Die weitere Entwicklung der Rspr. bleibt abzuwarten. Durch die aktuellen Entscheidungen des BVerfG sind einige Argumente für die Annahme eines Beweisverwertungsverbotes entfallen. Letztlich kommt es nur noch darauf an, welche Schlussfolgerungen aus dem Fehlen eines Tatverdachtes bei der Kameraüberwachungsmaßnahme im Straßenverkehr zu ziehen sind.

Ein Beweisverwertungsverbot muss nach überwiegender Rspr. durch einen rechtzeitigen Widerspruch in der Hauptverhandlung vor dem AG geltend gemacht werden. Lediglich das AG Meißen berücksichtigt das Beweisverwertungsverbot von Amts wegen.[4]

[1] AG Arnstadt, Urt. v. 29.10.2009 – 650 Js 200463/09 2 OWi.
[2] AG Grimma, Urt. v. 27.8.2009 – 3 OWi 154 Js 1964/09; AG Grimma, Beschl. v. 31.8.2009, 003 OWi 166 Js 35228/09; AG Meißen, Beschl. v. 5.10.2009, 13 OWi 705 Js 54110/08; AG Lünen, Beschl. v. 14.10.2009 – 17 OWi-225 Js 1519/09-447/09; AG Grimma, Urt. v. 22.10.2009 – 3 OWi 151 Js 33023/09; AG Grimma, Urt. v. 22.10.2009 – 003 OWi 153 Js 34830/09; AG Eilenburg, Urt. v. 28.10.2009 – 5 Owi 256 Js 32476/09; AG Arnstadt, Urt. v. 29.10.2009 – 650 Js 200463/09 2 OWi; AG Meißen, Beschl. v. 12.11.2009 – 13 OWi 703 Js 42058/09; AG Lübben, Beschl. v. 1.12.2009 – 40 OWi 1611 Js 29636/08; AG Lübben, Beschl. v. 8.12.2009 – 40 OWi 1911 Js 19757/09 (204/09); AG Meißen, Urt. v. 16.12.2009 – 13 OWi 705 Js 32778/09; AG Lübben, Beschl. v. 17.12.2009 – 40 OWi 1421 Js 39202/09 (428/09); AG Kamenz, Beschl. v. 18.12.2009 – 3 OWi 210 Js 13895/09 v; AG Meißen, Urt. v. 14.7.2010 – 13 OWi 705 Js 36235/09; OLG Oldenburg, Beschl. v. 27.11.2009 – Ss Bs 186/09; OLG Düsseldorf, Beschl. v. 9.2.2010 – IV-3 RBs 8/10 2 Ss-OWi 4/10; Niehaus, Geschwindigkeitsüberwachung durch Videoaufzeichnung, DAR 2009, 632; Elsner, Video- und Bildaufnahmen zur Abstandsmessung im Straßenverkehr – nicht ohne Rechtsgrundlage, DAR 2010, 164; Roggan, Rechtsgrundlage für bildgebende Messverfahren in der Verkehrsüberwachung?, NJW 2010, 1042–1045; Harnisch/Pohlmann, Bild- und Videoaufzeichnungen im Bereich der polizeilichen Verkehrskontrolle, NZV 2010, 380.

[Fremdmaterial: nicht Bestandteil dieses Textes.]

==> config.mk <==
export PLATFORM = sky130hd
export DESIGN_NAME = retry_backoff_controller
export DESIGN_NICKNAME = d
export VERILOG_FILES = /design/src/hw/rtl/rbc_pkg.sv /design/src/hw/rtl/rbc_cfg_regs.sv /design/src/hw/rtl/rbc_in_stage.sv /design/src/hw/rtl/rbc_core.sv /design/src/hw/rtl/retry_backoff_controller.sv
export SDC_FILE = /design/constraint.sdc
export NUM_CORES = 1
export LEC_CHECK = 0
export ABC_AREA = 1
export ABC_CLOCK_PERIOD_IN_PS = 4570
export BUFFER_PORTS_ARGS = -buffer_cell sky130_fd_sc_hd__buf_2
export CORE_ASPECT_RATIO = 0.7
export CORE_MARGIN = 2
export CORE_UTILIZATION = 29
export CTS_CLUSTER_DIAMETER = 60
export CTS_CLUSTER_SIZE = 10
export DETAILED_ROUTE_END_ITERATION = 16
export PLACE_DENSITY = 0.47
export SLEW_MARGIN = 10
export SYNTH_ARGS = -nofsm -noshare
export SYNTH_HDL_FRONTEND = slang
export SYNTH_SLANG_ARGS = --single-unit
==> constraint.sdc <==
create_clock -name clk_i -period 4.57 [get_ports clk_i]
set_input_delay 0.2285 -clock clk_i [delete_from_list [all_inputs] [get_ports clk_i]]
set_output_delay 0.2285 -clock clk_i [all_outputs]
set_load 0.01 [all_outputs]
==> src/hw/rtl/rbc_pkg.sv <==
`timescale 1ns / 1ps

package rbc_pkg;

  localparam int unsigned ATTEMPT_LIMIT = 1024;
  localparam int unsigned ATTEMPT_W     = 11;
  localparam int unsigned LIMIT_CMP_W   = 17;
  localparam int unsigned BACKOFF_W     = 32;
  localparam int unsigned CLASS_W       = 3;
  localparam int unsigned FUNC_W        = 2;
  localparam int unsigned REG_IDX_W     = 2;
  localparam int unsigned CFG_DATA_W    = 32;

  localparam logic [ATTEMPT_W-1:0] MAX_ATTEMPTS_RST  = 11'd4;
  localparam logic [BACKOFF_W-1:0] FIRST_BACKOFF_RST = 32'd100;
  localparam logic [BACKOFF_W-1:0] BACKOFF_CAP_RST   = 32'd10000;

  localparam logic [CLASS_W-1:0] CLS_OK          = 3'd0;
  localparam logic [CLASS_W-1:0] CLS_UNAVAILABLE = 3'd1;
  localparam logic [CLASS_W-1:0] CLS_IO_ERROR    = 3'd2;
  localparam logic [CLASS_W-1:0] CLS_EXHAUSTED   = 3'd3;

  typedef enum logic [FUNC_W-1:0] {
    FN_BEGIN = 2'd0,
    FN_ACK   = 2'd1,
    FN_FAIL  = 2'd2,
    FN_NONE  = 2'd3
  } func_e;

  typedef enum logic [2:0] {
    PH_IDLE    = 3'd0,
    PH_ACTIVE  = 3'd1,
    PH_BACKOFF = 3'd2,
    PH_DONE    = 3'd3,
    PH_FAILED  = 3'd4
  } phase_e;

  typedef enum logic [2:0] {
    ST_OK         = 3'd0,
    ST_TERMINAL   = 3'd1,
    ST_ACTIVE     = 3'd2,
    ST_IN_BACKOFF = 3'd3,
    ST_BUDGET_OUT = 3'd4,
    ST_NO_ATTEMPT = 3'd5,
    ST_FAILURE_OK = 3'd6,
    ST_BAD_LIMITS = 3'd7
  } status_e;

  typedef enum logic [REG_IDX_W-1:0] {
    REG_MAX_ATTEMPTS  = 2'd0,
    REG_FIRST_BACKOFF = 2'd1,
    REG_BACKOFF_CAP   = 2'd2
  } reg_idx_e;

  typedef struct packed {
    logic [ATTEMPT_W-1:0] max_attempts;
    logic [BACKOFF_W-1:0] first_backoff;
    logic [BACKOFF_W-1:0] backoff_cap;
  } cfg_t;

  typedef struct packed {
    logic                 vld;
    logic [BACKOFF_W-1:0] value;
  } bo_load_t;

endpackage

==> src/hw/rtl/rbc_cfg_regs.sv <==
`timescale 1ns / 1ps

module rbc_cfg_regs (
  input  logic                               clk_i,
  input  logic                               rst_ni,
  input  logic                               cfg_we_i,
  input  logic [rbc_pkg::REG_IDX_W-1:0]      cfg_idx_i,
  input  logic [rbc_pkg::CFG_DATA_W-1:0]     cfg_data_i,
  output rbc_pkg::cfg_t                      cfg_o,
  output rbc_pkg::bo_load_t                  ld_o
);

  rbc_pkg::cfg_t cfg_q, cfg_d;
  logic          ld_first;

  always_comb begin
    cfg_d    = cfg_q;
    ld_first = 1'b0;
    if (cfg_we_i) begin
      unique case (rbc_pkg::reg_idx_e'(cfg_idx_i))
        rbc_pkg::REG_MAX_ATTEMPTS: begin
          cfg_d.max_attempts = cfg_data_i[rbc_pkg::ATTEMPT_W-1:0];
        end
        rbc_pkg::REG_FIRST_BACKOFF: begin
          cfg_d.first_backoff = cfg_data_i[rbc_pkg::BACKOFF_W-1:0];
          ld_first            = 1'b1;
        end
        rbc_pkg::REG_BACKOFF_CAP: begin
          cfg_d.backoff_cap = cfg_data_i[rbc_pkg::BACKOFF_W-1:0];
        end
        default: begin
          cfg_d = cfg_q;
        end
      endcase
    end
  end

  always_ff @(posedge clk_i or negedge rst_ni) begin
    if (!rst_ni) begin
      cfg_q.max_attempts  <= rbc_pkg::MAX_ATTEMPTS_RST;
      cfg_q.first_backoff <= rbc_pkg::FIRST_BACKOFF_RST;
      cfg_q.backoff_cap   <= rbc_pkg::BACKOFF_CAP_RST;
    end else begin
      cfg_q <= cfg_d;
    end
  end

  assign cfg_o     = cfg_q;
  assign ld_o.vld   = ld_first;
  assign ld_o.value = cfg_data_i[rbc_pkg::BACKOFF_W-1:0];

endmodule

==> src/hw/rtl/rbc_in_stage.sv <==
`timescale 1ns / 1ps

module rbc_in_stage #(
  parameter int unsigned TIME_BITS = 48
) (
  input  logic                           clk_i,
  input  logic                           rst_ni,
  input  logic                           s_valid_i,
  output logic                           s_ready_o,
  input  logic [rbc_pkg::FUNC_W-1:0]     s_func_i,
  input  logic [TIME_BITS-1:0]           s_now_i,
  input  logic [rbc_pkg::CLASS_W-1:0]    s_class_i,
  output logic                           valid_o,
  input  logic                           ready_i,
  output rbc_pkg::func_e                 func_o,
  output logic [TIME_BITS-1:0]           now_o,
  output logic [rbc_pkg::CLASS_W-1:0]    class_o
);

  logic                        vld_q;
  rbc_pkg::func_e              func_q;
  logic [TIME_BITS-1:0]        now_q;
  logic [rbc_pkg::CLASS_W-1:0] class_q;

  assign s_ready_o = !vld_q || ready_i;

  always_ff @(posedge clk_i or negedge rst_ni) begin
    if (!rst_ni) begin
      vld_q <= 1'b0;
    end else if (s_ready_o) begin
      vld_q <= s_valid_i;
    end
  end

  always_ff @(posedge clk_i) begin
    if (s_valid_i && s_ready_o) begin
      func_q  <= rbc_pkg::func_e'(s_func_i);
      now_q   <= s_now_i;
      class_q <= s_class_i;
    end
  end

  assign valid_o = vld_q;
  assign func_o  = func_q;
  assign now_o   = now_q;
  assign class_o = class_q;

endmodule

[3] AG Schweinfurt, Urt. v. 31.8.2009 – 12 OWi 17 Js 7822/09; AG Saarbrücken, Urt. v. 8.9.2009 – 22 OWi 63 Js 917/09 (568/09); AG Saarbrücken – Urt. v. 15.9.2009 – 22 OWi 68 Js 734/09 (626/09); AG Saarbrücken, Urt. v. 11.11.2009 – 22 OWi 66 Js 1585/09 (901/09); OLG Hamm, Beschl. v. 22.12.2009 – 1 Ss OWi 960/09; OLG Bamberg, Beschl. v. 16.3.2010 – 2 Ss OWi 235/10.
[4] AG Meißen, Urt. v. 16.12.2009 – 13 OWi 705 Js 32778/09; AG Meißen, Urt. v. 14.7.2010 – 13 OWi 705 Js 36235/09.